The hunchback obeyed. “We found this, we did; found all of it.”
“Ye-s, you found it!” The officer bent over to take up a purse. He opened it and emptied a handful of coins on the table at his side.
“Purses!” he exclaimed. “How many?” He counted silently. “Seven of ’em and all full of change. And you found ’em! Tell that to the judge!”
“Honest, we found them.” The grown boy dragged a ragged sleeve across his eyes. “We was down to the Jubilee. People was always crushin’ together and losin’ things in the scramble, shoes and purses an’ all this.” He swept an arm toward the pile. “So we just stayed around until they was gone. Then we got ’em.”
“And you thought because you found ’em they were yours?”
“Well, ain’t they?” The hunchback grew defiant.
“Not by a whole lot!” The officer’s voice was a trifle less stern. “If you find a purse or any other thing on the street, if it’s worth the trouble, you’re supposed to turn it in, and you leave your name. If it’s not called for, you get it back. But you can’t gather things up in a sack and just walk off.
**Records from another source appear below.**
`src/hw/rtl/tcw_pkg.sv`:
```
`timescale 1ns / 1ps
// ----------------------------------------------------------------------------
// Text console writer package
// Shared types, codes and defaults for the text console writer blocks.
// ----------------------------------------------------------------------------
package tcw_pkg;

  localparam int COLUMNS_DEF  = 80;
  localparam int ROWS_DEF     = 25;
  localparam int TAB_STEP_DEF = 8;

  localparam int CMD_W  = 2;
  localparam int CHAR_W = 8;
  localparam int ATTR_W = 8;
  localparam int COL_W  = 7;
  localparam int ROW_W  = 5;
  localparam int OFFS_W = 11;
  localparam int CELL_W = 16;

  localparam logic [CELL_W-1:0] BLANK_CELL = 16'h0720;
  localparam logic [ATTR_W-1:0] ATTR_RESET = 8'h07;

  localparam logic [CHAR_W-1:0] CH_BS  = 8'h08;
  localparam logic [CHAR_W-1:0] CH_TAB = 8'h09;
  localparam logic [CHAR_W-1:0] CH_LF  = 8'h0A;
  localparam logic [CHAR_W-1:0] CH_CR  = 8'h0D;

  localparam int QDEPTH = 4;
  localparam int QPTR_W = 2;

  typedef enum logic [CMD_W-1:0] {
    CMD_PUT    = 2'd0,
    CMD_CLEAR  = 2'd1,
    CMD_SETCUR = 2'd2,
    CMD_READ   = 2'd3
  } cmd_e;

  typedef enum logic [2:0] {
    OP_PRINT,
    OP_BS,
    OP_NL,
    OP_CR,
    OP_TAB,
    OP_CLEAR,
    OP_SETCUR,
    OP_READ
  } op_e;

  typedef enum logic [1:0] {
    BK_SWEEP,
    BK_IDLE,
    BK_BLANK,
    BK_RESP
  } back_state_e;

  typedef struct packed {
    logic [CMD_W-1:0]  command;
    logic [CHAR_W-1:0] char_code;
    logic [COL_W-1:0]  target_col;
    logic [ROW_W-1:0]  target_row;
  } in_item_t;

  typedef struct packed {
    logic [COL_W-1:0]  cursor_col;
    logic [ROW_W-1:0]  cursor_row;
    logic [OFFS_W-1:0] cursor_offset;
    logic [CELL_W-1:0] cell_data;
    logic              scrolled;
    logic              rejected;
  } out_item_t;

  typedef struct packed {
    op_e               kind;
    logic [CHAR_W-1:0] char_code;
    logic [COL_W-1:0]  target_col;
    logic [ROW_W-1:0]  target_row;
    logic              in_range;
  } op_t;

endpackage

```
`src/hw/rtl/tcw_front.sv`:
```
`timescale 1ns / 1ps
// ----------------------------------------------------------------------------
// Text console writer front end
// Accepts input transfers, decodes the command and control bytes and checks
// the target position before the operation enters the queue.
// ----------------------------------------------------------------------------
module tcw_front #(
  parameter int Columns = tcw_pkg::COLUMNS_DEF,
  parameter int Rows    = tcw_pkg::ROWS_DEF
) (
  input  logic             in_valid_i,
  input  tcw_pkg::in_item_t in_item_i,
  input  logic             space_i,
  output logic             in_ready_o,
  output logic             push_o,
  output tcw_pkg::op_t     op_o
);

  tcw_pkg::op_e kind;

  always_comb begin
    unique case (tcw_pkg::cmd_e'(in_item_i.command))
      tcw_pkg::CMD_PUT: begin
        unique case (in_item_i.char_code)
          tcw_pkg::CH_BS:  kind = tcw_pkg::OP_BS;
          tcw_pkg::CH_TAB: kind = tcw_pkg::OP_TAB;
          tcw_pkg::CH_LF:  kind = tcw_pkg::OP_NL;
          tcw_pkg::CH_CR:  kind = tcw_pkg::OP_CR;
          default:         kind = tcw_pkg::OP_PRINT;
        endcase
      end
      tcw_pkg::CMD_CLEAR:  kind = tcw_pkg::OP_CLEAR;
      tcw_pkg::CMD_SETCUR: kind = tcw_pkg::OP_SETCUR;
      default:             kind = tcw_pkg::OP_READ;
    endcase
  end

  assign op_o.kind       = kind;
  assign op_o.char_code  = in_item_i.char_code;
  assign op_o.target_col = in_item_i.target_col;
  assign op_o.target_row = in_item_i.target_row;
  assign op_o.in_range   = (in_item_i.target_col < tcw_pkg::COL_W'(Columns)) &&
                           (in_item_i.target_row < tcw_pkg::ROW_W'(Rows));

  assign in_ready_o = space_i;
  assign push_o     = in_valid_i && space_i;

endmodule

```
`config.mk`:
```
export PLATFORM = sky130hd
export DESIGN_NAME = tcw_front
export DESIGN_NICKNAME = d
export VERILOG_FILES = /design/src/hw/rtl/tcw_pkg.sv /design/src/hw/rtl/tcw_front.sv
export SDC_FILE = /design/constraint.sdc
export NUM_CORES = 1
export LEC_CHECK = 0
export BUFFER_PORTS_ARGS = -buffer_cell sky130_fd_sc_hd__buf_2
export CAP_MARGIN = 10
export CORE_AREA = 2 2 39 41
export DETAILED_ROUTE_END_ITERATION = 16
export DIE_AREA = 0 0 41 43
export GPL_ROUTABILITY_DRIVEN = 0
export PLACE_DENSITY_LB_ADDON = 0.05
export SETUP_SLACK_MARGIN = 0.5
export SLEW_MARGIN = 0
export SYNTH_ARGS = -nofsm -noshare
export SYNTH_HDL_FRONTEND = slang
export SYNTH_SLANG_ARGS = --single-unit
```
`constraint.sdc`:
```
create_clock -name vclk -period 3.03
set_clock_uncertainty 0.1 [all_clocks]
set_input_delay 0.4545 -clock vclk [all_inputs]
set_output_delay 0.4545 -clock vclk [all_outputs]
set_load 0.05 [all_outputs]
```
==> results.sh <==
export IMPL_status="finished, final reports clean"
export IMPL_tightest_slew_ps=260
export IMPL_hp_class="in -> out"
export IMPL_syn_avg_cell_area_sq_um=7.33
export IMPL_vias_per_cell=3.95
export IMPL_layout_drive_gt1_share_pct=68.8
export IMPL_critical_path_class="in -> out"
export IMPL_pre_cts_ws_ps=896
export IMPL_synth_fp_nets=69
export IMPL_fp_dieH_microns=43
export IMPL_start_kind="primary input"
export IMPL_antenna_found_initial=0
export IMPL_io_pins=50
export IMPL_start_util_pct=22.8
export IMPL_max_slew_margin_pct=82.4
export IMPL_hold_ws_ps=809
export IMPL_grt_max_degree=6
export IMPL_coreArea_sq_um=1380
export IMPL_post_drt_wl_per_cell_microns=9.24
export IMPL_hpwl_microns=702
export IMPL_synthCells=43
export IMPL_tns_ps=0
export IMPL_grt_pass1_vias=261
export IMPL_port_buffer_count=42
export IMPL_irDropWorstVdd_mv=0.0575
export IMPL_max_cap_viol_count=0
export IMPL_wl_microns=739
export IMPL_ctsResizeCount=0
export IMPL_final_hold_viol_count=0
export IMPL_power_leakage_uw=0.000226
export IMPL_yosysWarnings=0
export IMPL_fmax_mhz=469
export IMPL_final_period_utilization_pct=70.4
export IMPL_netlist_cell_type_count=17
export IMPL_area_delta_synth_final_pct=24.6
export IMPL_postCtsSetupBuffers=0
export IMPL_n_antenna_cell=0
export IMPL_syn_cell_area_sq_um=315
export IMPL_cp_data_required_time_ps=2480
export IMPL_routed_via_count=316
export IMPL_slew_violations=0
export IMPL_seqCellArea_sq_um=0
export IMPL_setup_viol=0
export IMPL_fin_ws_ps=896
export IMPL_critPathCaptureType="output port"
export IMPL_finalCriticalPeriod_ps=2130
export IMPL_grt_pass1_wl_microns=1000
export IMPL_n_clock_buffer=0
export IMPL_grt_overflow=0
export IMPL_die_area_sq_um=1760
export IMPL_holdBufCountCts=0
export IMPL_die_x_microns=41
export IMPL_yosys_top_cells_area="buf_4, ha_1, nor4b_2"
export IMPL_layout_commonest_cell="buf_2"
export IMPL_fin_nets=92
export IMPL_drt_first_pass_iters=4
export IMPL_first_iter_violations=3
export IMPL_synth_top_area_cell="buf_4"
export IMPL_p_per_area_nw_per_um2=278
export IMPL_arrival_ps=1580
export IMPL_grt_usage_pct=7.39
export IMPL_nFillCells=167
export IMPL_fp_row_count=14
export IMPL_rsz0062_at_grt="no"
export IMPL_final_antenna_net_count=0
export IMPL_p_total_uw=109
export IMPL_cp_max_fo=4
export IMPL_ys_seq_area_share_pct=0
export IMPL_yosys_area_top_type_share_pct=50.0
export IMPL_flops_and_latches=0
export IMPL_drc=0
## critical path, stage by stage
cell and delay, ps:
buf_2 120, inv_1 70, ha_1 150, nor3b_1 170, nand2_1 100, o31ai_2 220
buf_2 290
## path summary, 6_finish.rpt
check,end,from,cells past startpoint
setup / recovery,op_o[21],in_item_i[20],7
hold / removal,op_o[8],in_item_i[7],0
## synthesized netlist by cell type
| cell | count |
|---|---|
| nand2b_1 | 2 |
| nor4bb_1 | 1 |
| a21oi_1 | 1 |
| nor3b_1 | 1 |
| o22ai_1 | 1 |
| a221o_1 | 1 |
| ha_1 | 2 |
| nor4b_2 | 1 |
| nand2_1 | 2 |
| inv_1 | 2 |
| and2_1 | 2 |
| o31ai_1 | 1 |
| nor2_1 | 1 |
| xor2_1 | 1 |
| o311ai_0 | 1 |
| o21ai_0 | 2 |
| buf_4 | 21 |
## cell type report
cell class	instances	area, sq um	area share, %
Timing Repair Buffer	42	210	53.5
Multi-Input combinational cell	20	155	39.5
Tap cell	16	20.0	5.10
Inverter	2	7.51	1.91
## metal layers
| layer | track usage [%] | routed length [microns] | vias up |
|---|---|---|---|
| met3 | 1.05 | 54 | 0 |
| li1 | - | - | 167 |
| met1 | 7.59 | 253 | 135 |
| met4 | 0 | 0 | 0 |
| met5 | 0 | 0 | - |
| met2 | 15.0 | 431 | 14 |
## kinds of logic (layout without fill, tap and decap cells)
| family | Yosys count | in the layout | synth area share (%) |
|---|---|---|---|
| fa+ha+maj | 2 | 2 | 7.94 |
| buf+inv | 23 | 44 | 52.4 |
| simple gates | 10 | 10 | 21.8 |
| compound gates | 7 | 7 | 15.1 |
| xor+xnor | 1 | 1 | 2.78 |
## report_power, final
group          internal (uW)  switching [uW]  leakage, uW
Sequential                 0               0            0
Clock                      0               0            0
Combinational           28.2            81.0     0.000226
## stage by stage
step	instance area [sq um]	instances	utilization (%)
floorplan	320	43	-
global placement	393	80	28.4
detailed placement	393	80	28.4
CTS	393	80	28.4
global route	393	80	28.4
finish	393	80	28.4
(Power assumes the default switching activity.)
That don’t go.
“See here!” He held up a tiny leather frame taken from the purse he had emptied. “That’s a picture of an old lady with white hair; somebody’s mother, like as not. What’s it worth to you? Not that!” He snapped his fingers. “But to the real owner it’s a precious possession.”
“Yes, yes,” Florence broke in eagerly, “and there’s a ragged little purse in that pile that contains a dear old lady’s only real possession, a cameo.”
“How’d you know that?” The officer turned sharply upon her.